Notes: Session 7: Machine learning 2

2026-04-20: 95 min (skipped regression trees and support vector regression)

Time (min)	Duration	Topic	Additional materials
0–90	90	TODO

TODO:

Better prepare the explanation of decision trees (entropy, information gain) (see https://www.cs.cmu.edu/~aarti/Class/10315_Fall20/recs/DecisionTreesBoostingExampleProblem.pdf)
Check regression trees carefully
Prepare explanation and visualization of SVMs (on the slides)

Decision trees

ID3 algorithm (entropy)

1) Intuition and Definition

Entropy is a measure of how mixed or impure the labels in a dataset are.

If all observations belong to the same class → low entropy (0) → perfectly pure
If observations are evenly distributed across classes → high entropy → maximum uncertainty

Formally, for a dataset with (K) classes and class probabilities (p_1, , p_K):

\[H = - \sum_{i=1}^{K} p_i \log_2 p_i\]

This captures the expected amount of information (uncertainty) in the labels.

2) Key Teaching Insight: What Is the Maximum Entropy?

A common misconception is that entropy is always between 0 and 1 — this is only true for binary classification.
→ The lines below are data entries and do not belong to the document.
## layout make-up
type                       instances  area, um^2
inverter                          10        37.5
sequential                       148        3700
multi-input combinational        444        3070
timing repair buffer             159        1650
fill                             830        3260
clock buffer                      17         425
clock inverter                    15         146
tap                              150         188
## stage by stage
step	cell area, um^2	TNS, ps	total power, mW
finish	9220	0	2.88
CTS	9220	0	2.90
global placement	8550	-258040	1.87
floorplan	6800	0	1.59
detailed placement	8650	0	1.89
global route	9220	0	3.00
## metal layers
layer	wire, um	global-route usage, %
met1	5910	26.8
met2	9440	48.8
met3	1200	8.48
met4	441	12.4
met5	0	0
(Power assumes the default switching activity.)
`config.mk`:
```
export PLATFORM = sky130hd
export DESIGN_NAME = fp_sub_sched
export DESIGN_NICKNAME = d
export VERILOG_FILES = /design/src/rtl/fp_pkg.sv /design/src/rtl/fp_rr_arb.sv /design/src/rtl/fp_sub_sched.sv
export SDC_FILE = /design/constraint.sdc
export NUM_CORES = 1
export LEC_CHECK = 0
export CELL_PAD_IN_SITES_DETAIL_PLACEMENT = 0
export CELL_PAD_IN_SITES_GLOBAL_PLACEMENT = 1
export CORE_AREA = 2 2 155 157
export DETAILED_ROUTE_END_ITERATION = 10
export DIE_AREA = 0 0 157 159
export DONT_BUFFER_PORTS = 1
export GPL_TIMING_DRIVEN = 0
export HOLD_SLACK_MARGIN = 0.06
export MAX_ROUTING_LAYER = met4
export PLACE_DENSITY_LB_ADDON = 0.12
export SETUP_SLACK_MARGIN = 0.1
export SYNTH_ARGS = -nofsm -noshare
export SYNTH_HDL_FRONTEND = slang
export SYNTH_SLANG_ARGS = --single-unit
```
`constraint.sdc`:
```
create_clock -name clk -period 5.5 [get_ports clk]
set_clock_uncertainty 0.15 [all_clocks]
set_input_delay 0.825 -clock clk [delete_from_list [all_inputs] [get_ports clk]]
set_output_delay 0.825 -clock clk [all_outputs]
set_load 0.02 [all_outputs]
```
In general, entropy depends on the number of classes (K).

Entropy is maximized when all classes are equally likely:

\[p_1 = p_2 = \dots = p_K = \frac{1}{K}\]
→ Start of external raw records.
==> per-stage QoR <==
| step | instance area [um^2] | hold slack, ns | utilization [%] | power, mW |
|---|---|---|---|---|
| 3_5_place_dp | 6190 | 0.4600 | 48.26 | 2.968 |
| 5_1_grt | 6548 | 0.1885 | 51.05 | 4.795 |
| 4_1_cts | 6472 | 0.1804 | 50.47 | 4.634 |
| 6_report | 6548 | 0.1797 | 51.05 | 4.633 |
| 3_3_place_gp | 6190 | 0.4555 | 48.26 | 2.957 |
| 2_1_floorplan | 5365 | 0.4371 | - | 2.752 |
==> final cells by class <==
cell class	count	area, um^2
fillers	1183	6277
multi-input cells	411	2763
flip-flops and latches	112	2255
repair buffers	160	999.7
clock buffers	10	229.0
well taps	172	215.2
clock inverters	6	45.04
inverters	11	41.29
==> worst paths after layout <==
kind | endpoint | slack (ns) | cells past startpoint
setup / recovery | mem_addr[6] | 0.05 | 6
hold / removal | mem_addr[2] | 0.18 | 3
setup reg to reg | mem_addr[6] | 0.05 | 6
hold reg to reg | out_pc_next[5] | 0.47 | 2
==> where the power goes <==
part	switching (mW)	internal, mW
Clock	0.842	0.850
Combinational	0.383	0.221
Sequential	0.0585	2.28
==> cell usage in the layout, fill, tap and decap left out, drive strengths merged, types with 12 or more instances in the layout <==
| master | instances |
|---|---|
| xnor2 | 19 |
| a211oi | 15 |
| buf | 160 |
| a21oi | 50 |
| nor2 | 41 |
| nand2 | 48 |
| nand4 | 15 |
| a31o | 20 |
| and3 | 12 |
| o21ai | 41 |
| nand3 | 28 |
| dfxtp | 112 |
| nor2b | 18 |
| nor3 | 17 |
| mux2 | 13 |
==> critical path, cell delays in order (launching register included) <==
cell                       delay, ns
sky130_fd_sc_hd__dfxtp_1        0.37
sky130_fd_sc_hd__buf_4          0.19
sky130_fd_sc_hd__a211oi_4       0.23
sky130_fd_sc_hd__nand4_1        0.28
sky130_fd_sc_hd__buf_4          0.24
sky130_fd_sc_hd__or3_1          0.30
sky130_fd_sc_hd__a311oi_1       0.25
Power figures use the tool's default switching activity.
$ cat src/rtl/lcd_ctrl.sv
// lcd_ctrl: HD44780 write-only controller with built-in power-up init and bus phase timing
module lcd_ctrl
    import lcd_pkg::*;
#(
    parameter int T_PWRUP = 750000,
    parameter int T_SETUP = 4,
    parameter int T_EN    = 25,
    parameter int T_HOLD  = 4,
    parameter int T_CMD   = 2000,
    parameter int T_CLR   = 82000
) (
    input  logic       i_clk,
    input  logic       i_rst_n,
    input  logic       i_req_vld,
    input  logic       i_req_rs,
    input  logic [7:0] i_req_data,
    output logic       o_req_rdy,
    output logic       o_init_done,
    output logic       o_lcd_on,
    output logic       o_lcd_en,
    output logic       o_lcd_rs,
    output logic       o_lcd_rw,
    output logic [7:0] o_lcd_data
);
    localparam int T_MAX = max2(max2(max2(T_PWRUP, T_SETUP), max2(T_EN, T_HOLD)), max2(T_CMD, T_CLR));
    localparam int W = T_MAX > 1 ? $clog2(T_MAX) : 1;
    localparam logic [W-1:0] L_PWRUP = W'(T_PWRUP - 1);
    localparam logic [W-1:0] L_SETUP = W'(T_SETUP - 1);
    localparam logic [W-1:0] L_EN    = W'(T_EN - 1);
    localparam logic [W-1:0] L_HOLD  = W'(T_HOLD - 1);
    localparam logic [W-1:0] L_CMD   = W'(T_CMD - 1);
    localparam logic [W-1:0] L_CLR   = W'(T_CLR - 1);
    localparam logic [1:0] INIT_LAST = 2'(INIT_N - 1);
    lcd_state_e state;
    logic [1:0] idx;
    logic first, ld, done;
    logic [W-1:0] ld_val;
    // o_lcd_on is still low only in the first PWRUP cycle, which (re)loads the power-up count
    always_comb begin
        first = state == PWRUP && !o_lcd_on;
        ld = !i_rst_n || first || (state == IDLE ? i_req_vld : done);
        ld_val = (!i_rst_n || first) ? L_PWRUP :
                 state == SETUP ? L_EN :
                 state == PULSE ? L_HOLD :
                 state == HOLD  ? (is_clr(o_lcd_rs, o_lcd_data) ? L_CLR : L_CMD) : L_SETUP;
    end
    lcd_timer #(.W(W)) u_timer (
        .i_clk  (i_clk),
        .i_load (ld),
        .i_val  (ld_val),
        .o_done (done)
    );
    always_ff @(posedge i_clk) begin
        if (!i_rst_n) begin
            state       <= PWRUP;
            idx         <= '0;
            o_req_rdy   <= 1'b0;
            o_init_done <= 1'b0;
            o_lcd_on    <= 1'b0;
            o_lcd_en    <= 1'b0;
            o_lcd_rs    <= 1'b0;
            o_lcd_data  <= '0;
        end else begin
            case (state)
                PWRUP: if (!o_lcd_on) o_lcd_on <= 1'b1;
                       else if (done) begin
                           state      <= SETUP;
                           o_lcd_data <= INIT_CMDS[0];
                       end
                SETUP: if (done) begin
                           state    <= PULSE;
                           o_lcd_en <= 1'b1;
                       end
                PULSE: if (done) begin
                           state    <= HOLD;
                           o_lcd_en <= 1'b0;
                       end
                HOLD:  if (done) state <= WAIT;
                WAIT:  if (done) begin
                           if (!o_init_done && idx != INIT_LAST) begin
                               idx        <= idx + 2'd1;
                               state      <= SETUP;
                               o_lcd_data <= INIT_CMDS[idx + 2'd1];
                           end else begin
                               state       <= IDLE;
                               o_req_rdy   <= 1'b1;
                               o_init_done <= 1'b1;
                           end
                       end
                IDLE:  if (i_req_vld) begin
                           state      <= SETUP;
                           o_req_rdy  <= 1'b0;
                           o_lcd_rs   <= i_req_rs;
                           o_lcd_data <= i_req_data;
                       end
                default: state <= PWRUP;
            endcase
        end
    end
    assign o_lcd_rw = 1'b0;
endmodule
**src/rtl/l2_arbiter.sv**
```systemverilog
// l2_arbiter: shares the single CPU-side L2 port between the L1 I-cache
// (read-only) and the L1 D-cache (read/write). It owns one transaction at a
// time, from grant to l2_mem_resp. On contention it grants round-robin. It
// latches the winner's address, data and opcode so the L2 sees stable
// values for the whole miss.
module l2_arbiter #(
  parameter int ADDR_W = 16,
  parameter int LINE_W = 128
) (
  input  logic              clk,
  input  logic              reset,
  // I-cache side
  input  logic              i_pmem_read,
  input  logic [ADDR_W-1:0] i_pmem_address,
  output logic [LINE_W-1:0] i_pmem_rdata,
  output logic              i_pmem_resp,
  // D-cache side
  input  logic              d_pmem_read,
  input  logic              d_pmem_write,
  input  logic [ADDR_W-1:0] d_pmem_address,
  input  logic [LINE_W-1:0] d_pmem_wdata,
  output logic [LINE_W-1:0] d_pmem_rdata,
  output logic              d_pmem_resp,
  // L2 side
  output logic              l2_mem_read,
  output logic              l2_mem_write,
  output logic [ADDR_W-1:0] l2_mem_address,
  output logic [LINE_W-1:0] l2_mem_wdata,
  input  logic [LINE_W-1:0] l2_mem_rdata,
  input  logic              l2_mem_resp
);

  typedef enum logic [1:0] {
    IDLE    = 2'd0,
    SERVE_I = 2'd1,
    SERVE_D = 2'd2
  } state_t;

  // last_grant: 0 = I-cache was served last, 1 = D-cache was served last
  state_t            state_reg, state_next;
  logic              last_grant_reg, last_grant_next;
  logic [ADDR_W-1:0] addr_reg, addr_next;
  logic [LINE_W-1:0] wdata_reg, wdata_next;
  logic              op_write_reg, op_write_next;

  logic i_req;
  logic d_req;
  logic grant_i;
  logic grant_d;

  // A requester wins if it is alone, or if both ask and it was not served last.
  assign i_req   = i_pmem_read;
  assign d_req   = d_pmem_read | d_pmem_write;
  assign grant_i = i_req & (~d_req | last_grant_reg);
  assign grant_d = d_req & (~i_req | ~last_grant_reg);

  // State, fairness flag and latched request registers
  always_ff @(posedge clk) begin
    if (reset) begin
      state_reg      <= IDLE;
      last_grant_reg <= 1'b1;
      addr_reg       <= '0;
      wdata_reg      <= '0;
      op_write_reg   <= 1'b0;
    end else begin
      state_reg      <= state_next;
      last_grant_reg <= last_grant_next;
      addr_reg       <= addr_next;
      wdata_reg      <= wdata_next;
      op_write_reg   <= op_write_next;
    end
  end

  // Next-state logic: grant in IDLE and capture the winner; release on L2 response
  always_comb begin
    state_next      = state_reg;
    last_grant_next = last_grant_reg;
    addr_next       = addr_reg;
    wdata_next      = wdata_reg;
    op_write_next   = op_write_reg;
    case (state_reg)
      IDLE: begin
        if (grant_i) begin
          state_next    = SERVE_I;
          addr_next     = i_pmem_address;
          wdata_next    = '0;
          op_write_next = 1'b0;
        end else if (grant_d) begin
          state_next    = SERVE_D;
          addr_next     = d_pmem_address;
          wdata_next    = d_pmem_wdata;
          // a write wins if the D-cache illegally raises both read and write
          op_write_next = d_pmem_write;
        end
      end
      SERVE_I: begin
        if (l2_mem_resp) begin
          state_next      = IDLE;
          last_grant_next = 1'b0;
        end
      end
      SERVE_D: begin
        if (l2_mem_resp) begin
          state_next      = IDLE;
          last_grant_next = 1'b1;
        end
      end
      default: begin
        state_next = IDLE;
      end
    endcase
  end

  // Output steering: the L2 sees only latched values; only the owner sees resp/rdata
  always_comb begin
    l2_mem_read    = 1'b0;
    l2_mem_write   = 1'b0;
    l2_mem_address = '0;
    l2_mem_wdata   = '0;
    i_pmem_resp    = 1'b0;
    i_pmem_rdata   = '0;
    d_pmem_resp    = 1'b0;
    d_pmem_rdata   = '0;
    case (state_reg)
      SERVE_I: begin
        l2_mem_read    = 1'b1;
        l2_mem_address = addr_reg;
        i_pmem_resp    = l2_mem_resp;
        i_pmem_rdata   = l2_mem_rdata;
      end
      SERVE_D: begin
        l2_mem_read    = ~op_write_reg;
        l2_mem_write   = op_write_reg;
        l2_mem_address = addr_reg;
        l2_mem_wdata   = wdata_reg;
        d_pmem_resp    = l2_mem_resp;
        d_pmem_rdata   = l2_mem_rdata;
      end
      default: begin
      end
    endcase
  end

endmodule

```
### config.mk
export PLATFORM = sky130hd
export DESIGN_NAME = trap_monitor
export DESIGN_NICKNAME = d
export VERILOG_FILES = /design/src/rtl/trap_mon_pkg.sv /design/src/rtl/trap_mon_dump_seq.sv /design/src/rtl/trap_monitor.sv
export SDC_FILE = /design/constraint.sdc
export NUM_CORES = 1
export LEC_CHECK = 0
export CORE_ASPECT_RATIO = 1.2
export CORE_MARGIN = 1.5
export CORE_UTILIZATION = 33
export DETAILED_ROUTE_END_ITERATION = 10
export PLACE_DENSITY = 0.64
export SETUP_SLACK_MARGIN = 0.5
export SLEW_MARGIN = 20
export SYNTH_ARGS = -nofsm -noshare
export SYNTH_HDL_FRONTEND = slang
export SYNTH_SLANG_ARGS = --single-unit
### constraint.sdc
create_clock -name clk -period 2 [get_ports clk]
set_input_delay 0.3 -clock clk [delete_from_list [all_inputs] [get_ports clk]]
set_output_delay 0.3 -clock clk [all_outputs]
set_load 0.05 [all_outputs]
### src/rtl/trap_mon_pkg.sv
// Shared types and constants for the trap monitor and its dump sequencer.
package trap_mon_pkg;

  typedef enum logic [2:0] {
    RUN,
    RD,
    CAP,
    OUT,
    DONE
  } state_e;

  localparam logic [31:0] HALT_INSTR_DEFAULT = 32'h44000300;
  localparam logic [31:0] SIG_INIT           = 32'hFFFFFFFF;

  // One signature step: rotate left by one, then fold in the dumped word.
  function automatic logic [31:0] sig_step(input logic [31:0] sig, input logic [31:0] word);
    return {sig[30:0], sig[31]} ^ word;
  endfunction

endpackage
==> src/rtl/vscale_arb_port.sv <==
// Per-master port: IDLE/PEND/DATA state machine plus a one-deep address
// buffer that holds an address phase the arbiter could not grant.
import vscale_mem_arbiter_pkg::*;

module vscale_arb_port #(
    parameter int ADDR_WIDTH = HASTI_ADDR_WIDTH
) (
    input  logic                  clk,
    input  logic                  reset,
    input  logic [1:0]            htrans_i,
    input  logic [ADDR_WIDTH-1:0] haddr_i,
    input  logic                  hwrite_i,
    input  logic [2:0]            hsize_i,
    input  logic                  grant_i,
    input  logic                  s_hready_i,
    output logic                  hready_o,
    output logic                  req_o,
    output logic [ADDR_WIDTH-1:0] haddr_o,
    output logic                  hwrite_o,
    output logic [2:0]            hsize_o
);

    mstate_e               state_q, state_d;
    logic [ADDR_WIDTH-1:0] haddr_q;
    logic                  hwrite_q;
    logic [2:0]            hsize_q;
    logic                  live;
    logic                  capture;

    always_comb begin
        hready_o = 1'b1;
        case (state_q)
            M_IDLE:  hready_o = 1'b1;
            M_PEND:  hready_o = 1'b0;
            M_DATA:  hready_o = s_hready_i;
            default: hready_o = 1'b1;
        endcase
    end

    assign live    = (htrans_i == HTRANS_NONSEQ) && hready_o;
    assign req_o   = live || (state_q == M_PEND);
    assign capture = live && !grant_i;

    // A pending master always replays its buffered address, never the live bus.
    assign haddr_o  = (state_q == M_PEND) ? haddr_q  : haddr_i;
    assign hwrite_o = (state_q == M_PEND) ? hwrite_q : hwrite_i;
    assign hsize_o  = (state_q == M_PEND) ? hsize_q  : hsize_i;

    always_comb begin
        state_d = state_q;
        case (state_q)
            M_IDLE: begin
                if (live) state_d = grant_i ? M_DATA : M_PEND;
            end
            M_PEND: begin
                if (grant_i) state_d = M_DATA;
            end
            M_DATA: begin
                if (s_hready_i) begin
                    if (live) state_d = grant_i ? M_DATA : M_PEND;
                    else      state_d = M_IDLE;
                end
            end
            default: state_d = M_IDLE;
        endcase
    end

    always_ff @(posedge clk) begin
        if (reset) state_q <= M_IDLE;
        else       state_q <= state_d;
    end

    always_ff @(posedge clk) begin
        if (capture) begin
            haddr_q  <= haddr_i;
            hwrite_q <= hwrite_i;
            hsize_q  <= hsize_i;
        end
    end

endmodule
==> src/rtl/demux_pkg.sv <==
// Shared constants and helpers for the flow-controlled stream demultiplexer.
package demux_pkg;

  localparam int DEF_N     = 8;
  localparam int DEF_CH    = 4;
  localparam int DEF_DEPTH = 2;

  // Like $clog2, but never returns 0, so a derived vector is at least 1 bit wide.
  function automatic int clog2_min1(input int n);
    int r;
    r = 0;
    for (int i = 0; i < 31; i++) begin
      if ((1 << i) < n) r = i + 1;
    end
    return (r < 1) ? 1 : r;
  endfunction

  function automatic int slice_lo(input int k, input int n);
    return k * n;
  endfunction

endpackage

==> src/rtl/demux_chan_fifo.sv <==
// Single-channel FIFO: registered output, no fall-through, storage not reset.
module demux_chan_fifo
  import demux_pkg::*;
#(
  parameter int N     = DEF_N,
  parameter int DEPTH = DEF_DEPTH
) (
  input  logic         clk,
  input  logic         rst_n,
  input  logic         push,
  input  logic [N-1:0] wdata,
  output logic         full,
  input  logic         pop,
  output logic [N-1:0] rdata,
  output logic         valid
);

  localparam int AW = clog2_min1(DEPTH);
  localparam int CW = $clog2(DEPTH) + 1;

  logic [N-1:0]  r_mem [DEPTH];
  logic [AW-1:0] r_wr_ptr;
  logic [AW-1:0] r_rd_ptr;
  logic [CW-1:0] r_count;
  logic          w_do_push;
  logic          w_do_pop;

  assign full      = (r_count == CW'(DEPTH));
  assign valid     = (r_count != '0);
  assign rdata     = r_mem[r_rd_ptr];
  assign w_do_push = push && !full;
  assign w_do_pop  = pop && valid;

  // DEPTH is a power of two, so pointers wrap by natural overflow.
  always_ff @(posedge clk or negedge rst_n) begin
    if (!rst_n) begin
      r_wr_ptr <= '0;
      r_rd_ptr <= '0;
      r_count  <= '0;
    end else begin
      if (w_do_push) r_wr_ptr <= r_wr_ptr + 1'b1;
      if (w_do_pop)  r_rd_ptr <= r_rd_ptr + 1'b1;
      if (w_do_push && !w_do_pop)      r_count <= r_count + 1'b1;
      else if (!w_do_push && w_do_pop) r_count <= r_count - 1'b1;
    end
  end

  always_ff @(posedge clk) begin
    if (w_do_push) r_mem[r_wr_ptr] <= wdata;
  end

endmodule

==> src/rtl/demux_stream_nch.sv <==
// 1-to-CH registered demultiplexer with a small FIFO per output channel.
module demux_stream_nch
  import demux_pkg::*;
#(
  parameter int N     = DEF_N,
  parameter int CH    = DEF_CH,
  parameter int DEPTH = DEF_DEPTH,
  localparam int SW   = clog2_min1(CH)
) (
  input  logic            clk,
  input  logic            rst_n,
  input  logic [N-1:0]    in_data,
  input  logic [SW-1:0]   in_sel,
  input  logic            in_valid,
  output logic            in_ready,
  output logic [CH*N-1:0] out_data,
  output logic [CH-1:0]   out_valid,
  input  logic [CH-1:0]   out_ready,
  output logic            err_sel,
  input  logic            clr_err
);

  // Handshake: a word moves when valid & ready are both high at a rising edge;
  // the offering side holds its payload stable until that edge.

  logic [CH-1:0] w_push;
  logic [CH-1:0] w_full;
  logic [CH-1:0] w_valid;
  logic [N-1:0]  w_rdata [CH];
  logic          w_sel_ok;
  logic          w_drop;
  logic          r_err;

  assign w_sel_ok = (int'(in_sel) < CH);
  assign w_drop   = in_valid && !w_sel_ok;

  // in_ready looks only at the selected channel's full flag, never at out_ready.
  always_comb begin
    in_ready = 1'b1;
    for (int k = 0; k < CH; k++) begin
      if (int'(in_sel) == k) in_ready = !w_full[k];
    end
  end

  always_comb begin
    w_push = '0;
    for (int k = 0; k < CH; k++) begin
      w_push[k] = in_valid && (int'(in_sel) == k) && !w_full[k];
    end
  end

  for (genvar g = 0; g < CH; g++) begin : g_chan
    demux_chan_fifo #(
      .N     (N),
      .DEPTH (DEPTH)
    ) u_fifo (
      .clk   (clk),
      .rst_n (rst_n),
      .push  (w_push[g]),
      .wdata (in_data),
      .full  (w_full[g]),
      .pop   (out_ready[g]),
      .rdata (w_rdata[g]),
      .valid (w_valid[g])
    );

    assign out_data[slice_lo(g, N) +: N] = w_valid[g] ? w_rdata[g] : '0;
  end

  assign out_valid = w_valid;

  // A drop in the same cycle as a clear keeps the flag set.
  always_ff @(posedge clk or negedge rst_n) begin
    if (!rst_n)       r_err <= 1'b0;
    else if (w_drop)  r_err <= 1'b1;
    else if (clr_err) r_err <= 1'b0;
  end

  assign err_sel = r_err;

endmodule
Substituting into the entropy formula:

\[H = - \sum_{i=1}^{K} \frac{1}{K} \log_2 \left(\frac{1}{K}\right)\]

Now simplify:

\[H = - K \cdot \frac{1}{K} \cdot \log_2 \left(\frac{1}{K}\right)\]

\[H = - \log_2 \left(\frac{1}{K}\right)\]

Using the log rule:

\[\log_2 \left(\frac{1}{K}\right) = -\log_2 K\]

So:

\[H = \log_2 K\]

Important takeaway:

Maximum entropy is not fixed
It grows with the number of classes
For example:
- \(K = 2 \Rightarrow H = 1\)
- \(K = 4 \Rightarrow H = 2\)
- \(K = 8 \Rightarrow H = 3\)

4) Python Illustration (Entropy vs. Number of Classes)

Entropy is best understood as:

“A measure of how uncertain we are about the class label.”

Low entropy → clear, predictable classification
High entropy → mixed, uncertain data
Maximum entropy = \(\log_2(K)\) → depends on how many classes exist

This is exactly why decision trees aim to reduce entropy through splits (information gain).

SVM

Maximal margin classifier

Small M&A teams are successful, large teams unsuccessful.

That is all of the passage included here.